Required work
Filter the entries below, keeping only lines with the word "property".

────────────────

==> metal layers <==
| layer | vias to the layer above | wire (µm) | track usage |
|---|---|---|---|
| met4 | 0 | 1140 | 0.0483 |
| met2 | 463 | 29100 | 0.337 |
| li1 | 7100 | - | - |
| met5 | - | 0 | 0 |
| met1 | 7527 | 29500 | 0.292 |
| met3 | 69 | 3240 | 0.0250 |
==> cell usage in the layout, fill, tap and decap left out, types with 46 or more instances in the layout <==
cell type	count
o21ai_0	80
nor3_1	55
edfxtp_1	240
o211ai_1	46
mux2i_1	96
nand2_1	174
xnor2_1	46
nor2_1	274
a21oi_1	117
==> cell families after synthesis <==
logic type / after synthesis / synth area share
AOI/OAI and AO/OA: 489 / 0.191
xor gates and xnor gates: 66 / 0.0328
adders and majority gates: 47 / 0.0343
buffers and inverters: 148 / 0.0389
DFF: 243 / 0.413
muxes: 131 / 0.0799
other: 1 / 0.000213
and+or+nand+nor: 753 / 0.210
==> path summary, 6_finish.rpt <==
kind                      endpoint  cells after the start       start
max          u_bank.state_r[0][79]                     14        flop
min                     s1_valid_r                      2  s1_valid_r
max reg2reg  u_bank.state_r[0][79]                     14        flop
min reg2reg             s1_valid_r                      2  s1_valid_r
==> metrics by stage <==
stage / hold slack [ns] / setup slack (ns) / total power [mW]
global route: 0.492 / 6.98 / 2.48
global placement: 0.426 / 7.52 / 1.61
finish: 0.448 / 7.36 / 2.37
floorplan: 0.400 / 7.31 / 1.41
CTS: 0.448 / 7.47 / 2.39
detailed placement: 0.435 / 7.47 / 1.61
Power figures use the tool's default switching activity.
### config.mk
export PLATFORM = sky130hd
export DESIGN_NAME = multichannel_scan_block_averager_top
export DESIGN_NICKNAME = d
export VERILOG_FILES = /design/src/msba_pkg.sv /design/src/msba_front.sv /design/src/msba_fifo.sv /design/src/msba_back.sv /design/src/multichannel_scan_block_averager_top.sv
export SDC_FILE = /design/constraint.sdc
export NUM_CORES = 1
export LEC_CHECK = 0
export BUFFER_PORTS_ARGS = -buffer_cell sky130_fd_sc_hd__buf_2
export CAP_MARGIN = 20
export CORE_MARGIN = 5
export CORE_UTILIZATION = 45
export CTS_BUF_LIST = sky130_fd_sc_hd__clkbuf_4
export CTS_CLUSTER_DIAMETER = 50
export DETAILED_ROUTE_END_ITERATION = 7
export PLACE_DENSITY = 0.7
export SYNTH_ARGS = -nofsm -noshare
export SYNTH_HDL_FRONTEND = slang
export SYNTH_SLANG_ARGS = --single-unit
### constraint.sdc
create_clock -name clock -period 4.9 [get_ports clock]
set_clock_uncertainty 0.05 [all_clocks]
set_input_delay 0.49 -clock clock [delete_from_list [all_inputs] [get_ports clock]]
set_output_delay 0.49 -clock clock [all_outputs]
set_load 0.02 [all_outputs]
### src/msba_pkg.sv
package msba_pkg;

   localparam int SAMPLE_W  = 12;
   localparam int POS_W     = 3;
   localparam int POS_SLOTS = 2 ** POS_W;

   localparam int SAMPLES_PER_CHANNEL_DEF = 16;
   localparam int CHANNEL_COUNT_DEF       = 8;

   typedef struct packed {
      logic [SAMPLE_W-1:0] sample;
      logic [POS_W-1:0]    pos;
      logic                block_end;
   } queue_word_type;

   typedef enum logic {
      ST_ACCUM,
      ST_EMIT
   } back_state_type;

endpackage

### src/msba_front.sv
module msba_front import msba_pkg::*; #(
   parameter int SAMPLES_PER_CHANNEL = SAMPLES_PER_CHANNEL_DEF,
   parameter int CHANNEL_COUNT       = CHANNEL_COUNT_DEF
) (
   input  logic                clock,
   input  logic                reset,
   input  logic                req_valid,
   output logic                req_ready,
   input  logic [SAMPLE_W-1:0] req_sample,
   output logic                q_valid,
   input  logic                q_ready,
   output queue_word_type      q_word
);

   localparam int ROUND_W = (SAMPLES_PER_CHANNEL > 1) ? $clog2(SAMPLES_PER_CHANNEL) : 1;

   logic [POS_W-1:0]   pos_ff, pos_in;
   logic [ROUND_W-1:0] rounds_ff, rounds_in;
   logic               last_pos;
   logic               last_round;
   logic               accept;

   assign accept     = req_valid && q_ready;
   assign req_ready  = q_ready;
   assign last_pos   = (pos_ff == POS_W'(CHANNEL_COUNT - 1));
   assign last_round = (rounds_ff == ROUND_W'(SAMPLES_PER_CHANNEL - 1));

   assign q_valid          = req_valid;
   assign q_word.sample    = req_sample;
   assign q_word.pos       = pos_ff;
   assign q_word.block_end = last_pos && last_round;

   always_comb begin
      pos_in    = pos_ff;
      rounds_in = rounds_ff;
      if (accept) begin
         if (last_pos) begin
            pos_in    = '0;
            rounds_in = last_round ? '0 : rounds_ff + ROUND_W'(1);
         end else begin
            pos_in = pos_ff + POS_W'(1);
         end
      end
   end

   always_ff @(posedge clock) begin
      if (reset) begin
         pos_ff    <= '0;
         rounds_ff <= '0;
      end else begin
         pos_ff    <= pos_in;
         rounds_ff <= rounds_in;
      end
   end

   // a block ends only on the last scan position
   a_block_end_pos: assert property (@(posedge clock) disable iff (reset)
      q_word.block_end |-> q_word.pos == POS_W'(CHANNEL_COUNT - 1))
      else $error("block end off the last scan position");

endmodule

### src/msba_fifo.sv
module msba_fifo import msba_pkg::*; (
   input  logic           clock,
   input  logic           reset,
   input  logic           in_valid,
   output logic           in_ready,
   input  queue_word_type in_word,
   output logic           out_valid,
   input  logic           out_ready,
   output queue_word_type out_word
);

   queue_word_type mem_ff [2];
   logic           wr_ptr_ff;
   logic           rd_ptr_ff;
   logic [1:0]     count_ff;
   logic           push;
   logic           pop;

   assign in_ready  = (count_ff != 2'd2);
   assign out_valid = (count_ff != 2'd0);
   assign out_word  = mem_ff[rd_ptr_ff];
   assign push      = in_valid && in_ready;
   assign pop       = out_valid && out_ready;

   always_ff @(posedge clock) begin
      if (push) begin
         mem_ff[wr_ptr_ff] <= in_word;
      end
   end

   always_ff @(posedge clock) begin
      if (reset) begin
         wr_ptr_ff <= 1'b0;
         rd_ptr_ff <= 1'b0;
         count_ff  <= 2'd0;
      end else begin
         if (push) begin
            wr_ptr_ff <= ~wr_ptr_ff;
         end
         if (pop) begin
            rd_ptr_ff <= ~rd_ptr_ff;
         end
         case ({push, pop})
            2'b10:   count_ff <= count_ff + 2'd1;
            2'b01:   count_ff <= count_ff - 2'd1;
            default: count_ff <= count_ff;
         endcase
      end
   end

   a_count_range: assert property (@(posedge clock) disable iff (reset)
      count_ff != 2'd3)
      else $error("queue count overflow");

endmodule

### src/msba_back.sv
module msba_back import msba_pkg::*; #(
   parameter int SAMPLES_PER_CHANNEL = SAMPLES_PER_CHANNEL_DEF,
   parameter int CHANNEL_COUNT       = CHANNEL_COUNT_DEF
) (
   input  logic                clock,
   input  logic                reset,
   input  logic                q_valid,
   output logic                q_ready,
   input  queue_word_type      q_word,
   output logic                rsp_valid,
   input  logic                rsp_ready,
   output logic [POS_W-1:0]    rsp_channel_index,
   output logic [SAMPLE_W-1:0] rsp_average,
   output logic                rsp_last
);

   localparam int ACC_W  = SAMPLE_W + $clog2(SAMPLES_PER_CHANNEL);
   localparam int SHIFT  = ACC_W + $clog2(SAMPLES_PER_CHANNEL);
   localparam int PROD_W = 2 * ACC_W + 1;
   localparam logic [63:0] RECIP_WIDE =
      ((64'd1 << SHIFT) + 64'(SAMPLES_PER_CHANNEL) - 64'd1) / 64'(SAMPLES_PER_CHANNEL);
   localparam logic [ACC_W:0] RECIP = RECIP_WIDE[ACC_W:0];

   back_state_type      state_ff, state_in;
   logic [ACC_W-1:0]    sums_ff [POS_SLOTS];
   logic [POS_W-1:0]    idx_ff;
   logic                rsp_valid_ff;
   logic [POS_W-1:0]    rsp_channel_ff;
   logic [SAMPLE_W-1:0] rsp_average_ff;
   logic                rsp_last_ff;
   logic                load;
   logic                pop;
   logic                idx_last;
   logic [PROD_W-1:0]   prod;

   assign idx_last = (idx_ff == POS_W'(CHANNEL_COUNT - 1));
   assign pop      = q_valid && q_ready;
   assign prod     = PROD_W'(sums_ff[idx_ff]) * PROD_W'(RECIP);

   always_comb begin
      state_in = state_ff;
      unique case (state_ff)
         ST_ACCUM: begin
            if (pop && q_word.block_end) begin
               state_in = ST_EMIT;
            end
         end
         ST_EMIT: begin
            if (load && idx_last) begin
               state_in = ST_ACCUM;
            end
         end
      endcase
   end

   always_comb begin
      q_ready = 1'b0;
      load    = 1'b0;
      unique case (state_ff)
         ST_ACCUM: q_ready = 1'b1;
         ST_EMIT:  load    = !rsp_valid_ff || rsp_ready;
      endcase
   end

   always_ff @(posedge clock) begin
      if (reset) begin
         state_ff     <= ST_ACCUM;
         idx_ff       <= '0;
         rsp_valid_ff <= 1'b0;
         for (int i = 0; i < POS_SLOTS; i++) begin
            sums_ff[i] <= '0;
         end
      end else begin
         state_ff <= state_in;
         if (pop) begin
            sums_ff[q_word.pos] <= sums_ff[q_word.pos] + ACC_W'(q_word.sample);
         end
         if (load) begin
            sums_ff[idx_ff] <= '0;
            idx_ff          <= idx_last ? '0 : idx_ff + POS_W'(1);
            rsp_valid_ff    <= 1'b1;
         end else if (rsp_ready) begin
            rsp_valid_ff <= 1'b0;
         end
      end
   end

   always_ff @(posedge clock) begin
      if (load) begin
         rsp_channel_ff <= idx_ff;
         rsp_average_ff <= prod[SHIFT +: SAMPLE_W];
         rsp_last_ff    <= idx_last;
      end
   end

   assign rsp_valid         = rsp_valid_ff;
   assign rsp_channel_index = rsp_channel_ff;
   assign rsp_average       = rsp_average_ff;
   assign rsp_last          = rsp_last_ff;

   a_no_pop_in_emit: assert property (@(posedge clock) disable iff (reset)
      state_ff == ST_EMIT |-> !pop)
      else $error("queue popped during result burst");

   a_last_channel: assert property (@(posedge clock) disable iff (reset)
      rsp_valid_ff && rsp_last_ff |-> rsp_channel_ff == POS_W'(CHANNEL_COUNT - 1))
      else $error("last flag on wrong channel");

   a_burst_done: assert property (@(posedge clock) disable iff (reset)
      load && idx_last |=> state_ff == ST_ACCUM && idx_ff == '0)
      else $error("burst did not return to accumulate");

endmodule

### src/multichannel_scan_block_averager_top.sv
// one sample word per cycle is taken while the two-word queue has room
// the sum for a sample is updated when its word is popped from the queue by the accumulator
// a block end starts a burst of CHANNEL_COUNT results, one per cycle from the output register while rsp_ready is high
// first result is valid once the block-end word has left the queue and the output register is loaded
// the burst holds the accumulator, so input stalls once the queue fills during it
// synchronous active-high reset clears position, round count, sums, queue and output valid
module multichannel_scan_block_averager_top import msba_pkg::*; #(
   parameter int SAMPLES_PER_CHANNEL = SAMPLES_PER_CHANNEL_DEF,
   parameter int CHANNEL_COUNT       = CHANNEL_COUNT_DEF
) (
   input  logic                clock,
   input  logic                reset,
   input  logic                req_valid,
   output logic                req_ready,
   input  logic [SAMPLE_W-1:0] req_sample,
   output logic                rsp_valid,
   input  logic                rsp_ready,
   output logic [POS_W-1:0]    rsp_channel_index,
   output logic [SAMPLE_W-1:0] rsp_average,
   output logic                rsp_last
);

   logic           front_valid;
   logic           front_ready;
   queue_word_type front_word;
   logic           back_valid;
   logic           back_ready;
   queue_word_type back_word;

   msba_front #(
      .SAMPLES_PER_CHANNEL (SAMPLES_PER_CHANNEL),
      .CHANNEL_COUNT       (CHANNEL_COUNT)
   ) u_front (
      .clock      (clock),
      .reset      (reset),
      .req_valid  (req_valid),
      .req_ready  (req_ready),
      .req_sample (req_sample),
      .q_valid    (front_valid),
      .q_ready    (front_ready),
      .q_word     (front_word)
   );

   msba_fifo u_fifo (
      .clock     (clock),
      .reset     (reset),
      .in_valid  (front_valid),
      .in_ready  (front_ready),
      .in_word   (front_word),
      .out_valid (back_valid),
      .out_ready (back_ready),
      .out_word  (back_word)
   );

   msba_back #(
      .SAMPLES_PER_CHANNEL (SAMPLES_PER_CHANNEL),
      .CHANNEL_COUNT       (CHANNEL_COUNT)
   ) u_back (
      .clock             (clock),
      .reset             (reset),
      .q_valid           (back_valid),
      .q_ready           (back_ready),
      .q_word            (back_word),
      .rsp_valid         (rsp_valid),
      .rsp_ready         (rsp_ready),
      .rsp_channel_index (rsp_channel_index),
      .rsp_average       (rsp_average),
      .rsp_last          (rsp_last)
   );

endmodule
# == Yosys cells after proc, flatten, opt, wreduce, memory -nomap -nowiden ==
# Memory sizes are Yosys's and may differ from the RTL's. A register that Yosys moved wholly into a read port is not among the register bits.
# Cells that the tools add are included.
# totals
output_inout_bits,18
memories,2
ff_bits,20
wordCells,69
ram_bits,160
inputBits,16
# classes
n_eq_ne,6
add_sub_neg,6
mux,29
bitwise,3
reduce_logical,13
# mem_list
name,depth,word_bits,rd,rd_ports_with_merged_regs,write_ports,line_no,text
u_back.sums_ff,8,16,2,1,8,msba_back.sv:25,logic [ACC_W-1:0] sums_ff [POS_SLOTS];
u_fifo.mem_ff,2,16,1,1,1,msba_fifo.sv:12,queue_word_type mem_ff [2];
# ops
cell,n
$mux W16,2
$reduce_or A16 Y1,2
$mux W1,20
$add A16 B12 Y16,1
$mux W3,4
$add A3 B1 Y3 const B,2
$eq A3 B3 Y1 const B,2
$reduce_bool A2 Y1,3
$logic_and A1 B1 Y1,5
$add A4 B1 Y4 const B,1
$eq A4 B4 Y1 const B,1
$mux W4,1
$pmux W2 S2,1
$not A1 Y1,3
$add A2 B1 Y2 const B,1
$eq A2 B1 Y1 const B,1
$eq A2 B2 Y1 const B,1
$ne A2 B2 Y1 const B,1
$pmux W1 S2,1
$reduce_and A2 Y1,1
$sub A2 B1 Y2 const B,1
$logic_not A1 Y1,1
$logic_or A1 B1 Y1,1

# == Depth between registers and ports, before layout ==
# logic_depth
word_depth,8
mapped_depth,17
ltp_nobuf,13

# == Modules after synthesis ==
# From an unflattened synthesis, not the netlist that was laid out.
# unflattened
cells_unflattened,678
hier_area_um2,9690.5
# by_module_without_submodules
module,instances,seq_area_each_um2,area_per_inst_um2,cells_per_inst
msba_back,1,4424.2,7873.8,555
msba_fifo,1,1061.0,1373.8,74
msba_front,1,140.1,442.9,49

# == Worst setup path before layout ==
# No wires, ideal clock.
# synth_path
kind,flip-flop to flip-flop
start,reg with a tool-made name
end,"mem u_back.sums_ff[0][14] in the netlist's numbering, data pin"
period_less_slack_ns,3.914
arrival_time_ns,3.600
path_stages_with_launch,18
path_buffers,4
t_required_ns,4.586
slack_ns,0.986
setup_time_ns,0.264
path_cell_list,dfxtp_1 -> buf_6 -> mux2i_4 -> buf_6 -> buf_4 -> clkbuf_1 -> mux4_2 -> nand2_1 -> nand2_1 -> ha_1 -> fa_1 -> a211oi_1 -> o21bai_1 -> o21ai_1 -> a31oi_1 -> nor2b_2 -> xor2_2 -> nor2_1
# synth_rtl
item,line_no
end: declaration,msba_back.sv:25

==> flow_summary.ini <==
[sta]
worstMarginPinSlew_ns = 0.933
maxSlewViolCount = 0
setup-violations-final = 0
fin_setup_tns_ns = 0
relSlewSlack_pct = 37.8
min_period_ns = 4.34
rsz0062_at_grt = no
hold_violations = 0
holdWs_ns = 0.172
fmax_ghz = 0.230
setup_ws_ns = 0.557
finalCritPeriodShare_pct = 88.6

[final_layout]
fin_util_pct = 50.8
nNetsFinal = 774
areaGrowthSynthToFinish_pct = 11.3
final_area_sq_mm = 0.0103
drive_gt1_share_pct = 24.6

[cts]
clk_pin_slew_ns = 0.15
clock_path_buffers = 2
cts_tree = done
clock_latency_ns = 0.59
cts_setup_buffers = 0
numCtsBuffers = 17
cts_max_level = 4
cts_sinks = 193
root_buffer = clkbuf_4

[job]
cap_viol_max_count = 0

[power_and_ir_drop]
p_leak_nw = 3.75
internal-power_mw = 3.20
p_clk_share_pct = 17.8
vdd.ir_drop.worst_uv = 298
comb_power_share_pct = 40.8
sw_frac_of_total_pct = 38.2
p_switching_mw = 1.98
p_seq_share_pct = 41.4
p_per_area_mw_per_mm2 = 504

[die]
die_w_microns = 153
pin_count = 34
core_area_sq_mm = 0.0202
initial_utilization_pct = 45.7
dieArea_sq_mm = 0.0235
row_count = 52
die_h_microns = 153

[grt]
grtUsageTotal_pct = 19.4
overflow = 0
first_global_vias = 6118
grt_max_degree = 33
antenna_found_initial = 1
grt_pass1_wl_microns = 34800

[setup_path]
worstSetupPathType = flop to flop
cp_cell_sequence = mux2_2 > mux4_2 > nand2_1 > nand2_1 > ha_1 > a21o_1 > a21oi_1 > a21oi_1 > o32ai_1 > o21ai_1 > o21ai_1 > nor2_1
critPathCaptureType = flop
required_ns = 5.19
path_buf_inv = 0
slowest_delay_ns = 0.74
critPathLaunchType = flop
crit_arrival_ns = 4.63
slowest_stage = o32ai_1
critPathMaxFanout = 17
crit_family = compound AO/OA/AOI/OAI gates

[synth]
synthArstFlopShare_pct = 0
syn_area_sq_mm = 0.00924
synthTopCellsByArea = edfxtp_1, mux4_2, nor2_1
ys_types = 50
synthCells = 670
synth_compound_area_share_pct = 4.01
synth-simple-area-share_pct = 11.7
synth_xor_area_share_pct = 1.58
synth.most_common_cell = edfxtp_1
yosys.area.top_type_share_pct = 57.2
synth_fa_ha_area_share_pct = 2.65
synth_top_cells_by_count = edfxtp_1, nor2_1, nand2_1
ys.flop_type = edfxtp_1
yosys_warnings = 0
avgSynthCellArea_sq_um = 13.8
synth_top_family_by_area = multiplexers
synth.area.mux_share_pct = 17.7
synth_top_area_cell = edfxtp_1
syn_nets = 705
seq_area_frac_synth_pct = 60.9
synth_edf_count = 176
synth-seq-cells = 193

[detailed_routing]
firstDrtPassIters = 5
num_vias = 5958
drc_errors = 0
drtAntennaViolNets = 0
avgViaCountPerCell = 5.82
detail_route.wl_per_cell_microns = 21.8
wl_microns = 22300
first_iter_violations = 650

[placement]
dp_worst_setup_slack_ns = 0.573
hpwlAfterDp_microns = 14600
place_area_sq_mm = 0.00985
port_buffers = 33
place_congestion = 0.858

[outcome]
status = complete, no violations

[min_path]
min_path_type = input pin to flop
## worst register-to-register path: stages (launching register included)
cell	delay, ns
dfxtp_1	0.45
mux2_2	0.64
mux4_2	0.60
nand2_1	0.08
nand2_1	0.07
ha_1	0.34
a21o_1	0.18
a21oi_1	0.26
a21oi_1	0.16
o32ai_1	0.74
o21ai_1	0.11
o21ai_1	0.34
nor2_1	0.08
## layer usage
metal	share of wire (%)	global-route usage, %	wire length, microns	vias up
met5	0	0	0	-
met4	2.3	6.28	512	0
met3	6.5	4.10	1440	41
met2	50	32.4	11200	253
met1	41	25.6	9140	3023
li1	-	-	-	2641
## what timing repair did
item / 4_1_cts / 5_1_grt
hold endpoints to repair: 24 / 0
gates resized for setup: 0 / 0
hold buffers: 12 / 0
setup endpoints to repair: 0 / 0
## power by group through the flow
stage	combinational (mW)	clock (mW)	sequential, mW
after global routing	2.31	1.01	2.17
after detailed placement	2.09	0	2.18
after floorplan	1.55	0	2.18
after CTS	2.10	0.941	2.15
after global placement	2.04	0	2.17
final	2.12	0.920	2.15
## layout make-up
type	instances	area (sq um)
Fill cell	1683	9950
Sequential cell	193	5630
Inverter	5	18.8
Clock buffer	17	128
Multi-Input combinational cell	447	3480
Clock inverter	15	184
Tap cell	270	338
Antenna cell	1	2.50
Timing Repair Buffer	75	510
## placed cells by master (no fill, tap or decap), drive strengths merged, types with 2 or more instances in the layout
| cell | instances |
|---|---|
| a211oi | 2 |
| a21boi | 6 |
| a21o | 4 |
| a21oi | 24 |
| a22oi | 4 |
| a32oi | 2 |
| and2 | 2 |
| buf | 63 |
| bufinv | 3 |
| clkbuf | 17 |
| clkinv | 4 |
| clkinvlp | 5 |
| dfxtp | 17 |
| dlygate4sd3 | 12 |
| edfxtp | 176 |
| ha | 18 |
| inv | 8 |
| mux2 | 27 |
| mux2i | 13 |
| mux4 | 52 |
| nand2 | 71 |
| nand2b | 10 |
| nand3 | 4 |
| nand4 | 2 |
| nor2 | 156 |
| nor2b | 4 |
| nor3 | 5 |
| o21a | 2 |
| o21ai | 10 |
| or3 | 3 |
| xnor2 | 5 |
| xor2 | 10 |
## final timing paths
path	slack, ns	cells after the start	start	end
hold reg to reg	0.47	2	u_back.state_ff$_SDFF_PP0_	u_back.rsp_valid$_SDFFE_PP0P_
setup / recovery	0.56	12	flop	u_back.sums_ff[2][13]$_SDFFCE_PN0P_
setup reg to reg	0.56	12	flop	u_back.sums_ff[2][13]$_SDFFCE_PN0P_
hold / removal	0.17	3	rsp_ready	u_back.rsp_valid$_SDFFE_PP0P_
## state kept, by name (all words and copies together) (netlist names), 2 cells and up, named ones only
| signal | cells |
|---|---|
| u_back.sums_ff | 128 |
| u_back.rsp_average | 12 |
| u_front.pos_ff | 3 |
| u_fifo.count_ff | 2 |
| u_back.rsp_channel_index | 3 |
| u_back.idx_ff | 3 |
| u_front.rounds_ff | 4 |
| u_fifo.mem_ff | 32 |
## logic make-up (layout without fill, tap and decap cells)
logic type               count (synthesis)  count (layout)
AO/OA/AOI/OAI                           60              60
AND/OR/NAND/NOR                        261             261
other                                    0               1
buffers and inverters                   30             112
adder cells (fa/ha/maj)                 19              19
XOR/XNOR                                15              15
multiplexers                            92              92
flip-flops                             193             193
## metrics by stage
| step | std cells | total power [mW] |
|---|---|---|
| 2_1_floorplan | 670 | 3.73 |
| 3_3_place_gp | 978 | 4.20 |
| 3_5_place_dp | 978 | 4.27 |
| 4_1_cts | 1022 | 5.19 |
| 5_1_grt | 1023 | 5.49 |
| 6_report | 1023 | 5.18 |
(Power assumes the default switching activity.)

────────────────

Answer space
   a_block_end_pos: assert property (@(posedge clock) disable iff (reset)
   a_count_range: assert property (@(posedge clock) disable iff (reset)
   a_no_pop_in_emit: assert property (@(posedge clock) disable iff (reset)
   a_last_channel: assert property (@(posedge clock) disable iff (reset)
   a_burst_done: assert property (@(posedge clock) disable iff (reset)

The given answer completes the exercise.